The funny thing about depression that I’ve noticed over the years is that, while you have every intention of getting something done and you’re excited about your goals, there’s always this weight holding you back from getting it done. Ironically, as I move forward to try and really address my issues with this particular aspect of my life, it’s right at the time that I brought myself to burn out with nearly everything.
I went into my weekend certain that I would be able to catch up on posts for the week and proceeded to do exactly everything but that very thing I’d had the goal of. And for me, what a lot of it comes down to is the fact that my depression always seems to decrease my energy to put in effort. Often it starts with the smallest, easiest part which would be getting my laptop. And I don’t know why this always seems to be the hardest part.
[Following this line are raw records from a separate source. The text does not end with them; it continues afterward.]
**config.mk**
```make
export PLATFORM = sky130hd
export DESIGN_NAME = axi_freq_selector
export DESIGN_NICKNAME = d
export VERILOG_FILES = /design/src/freqsel_pkg.sv /design/src/ring_rd_if.sv /design/src/ring_wr_if.sv /design/src/axi_freq_selector.sv /design/src/index_sequencer.sv /design/src/ring_store.sv /design/src/axi_reg_frontend.sv
export SDC_FILE = /design/constraint.sdc
export NUM_CORES = 1
export LEC_CHECK = 0
export BUFFER_PORTS_ARGS = -buffer_cell sky130_fd_sc_hd__buf_2
export CORE_UTILIZATION = 45
export CTS_CLUSTER_DIAMETER = 150
export CTS_CLUSTER_SIZE = 20
export DETAILED_ROUTE_END_ITERATION = 16
export PLACE_DENSITY = 0.65
export RECOVER_POWER = 25
export SLEW_MARGIN = 20
export SYNTH_ARGS = -nofsm -noshare
export SYNTH_HDL_FRONTEND = slang
export SYNTH_SLANG_ARGS = --single-unit
```
**constraint.sdc**
```tcl
create_clock -name S_AXI_ACLK -period 2.79 [get_ports S_AXI_ACLK]
set_input_delay 0.279 -clock S_AXI_ACLK [delete_from_list [all_inputs] [get_ports S_AXI_ACLK]]
set_output_delay 0.279 -clock S_AXI_ACLK [all_outputs]
set_load 0.02 [all_outputs]
```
And then it spirals as I think about each added thing that I would have to put effort into to finally achieve my goal. In the strangest way, it’s exhausting. The world suddenly becomes so overwhelming. And it’s as though just thinking about everything that is encompassed in simply doing something saps all the energy I had ready in the first place.
So, I spent my entire weekend reading instead of actually getting anything done.
I’ve been trying to take a more active role in seeking ways to deal with my depression and in that I know my blog has been taking a backseat as a result. It makes me sad, at times, but I also know that you all have been so amazing about the times when I’ve had to take a hiatus on posting. Though I’ll admit it is somewhat disheartening to see my stats go down, the nice thing that has come from this is the fact that I’m not checking it near constantly anymore either.
I’m not really the sort of person that hides that I’m depressed, though I think a big piece to that comes with my ability to hide its effects from literally everyone. I’ve been with my boyfriend for six and a half years and he only just recently began to recognize how severe it is to the point that I’ve been considering medication for the better part of this year. I’m still scared of it, of course, so I haven’t started just yet though I’ve gone through the steps to get there.
And I guess, while this post is somewhat for all of you so that you know where I’m at and why posting may be sporadic throughout the next month or so–honestly, who knows when I’ll be able to be more consistent?–and it’s also partially for me just to talk about it a little bit.
One area of my life that all of this has effected immensely is my ability to finish my WIP, which I have consistently left to the wayside as a result of how much effort it feels like I have to exert to get it done. It’s fascinating and devastating to me how much of my energy I can lose from simply thinking about trying to do something like write. I’ve always been the sort of person who easily fatigues from things I find overwhelming and it’s adversely affecting my life.
So, if I can manage it I might take some time off so I can work on building my ability to actually write and finish this novel. I unfortunately often find that my work takes everything I have out of me throughout the week and I’m stuck with no ability to be productive once I return home. And so as I’m thinking out loud about all of this, it’s just something I recognize I want to work on for the future.
If energy is captured in a jar, I think I begin each day half-full. And the opening through which that energy escapes is larger than I think the average is.
I was posting five times a day last month.
That probably won’t be happening this month. But I’m grateful to those of you who stick around.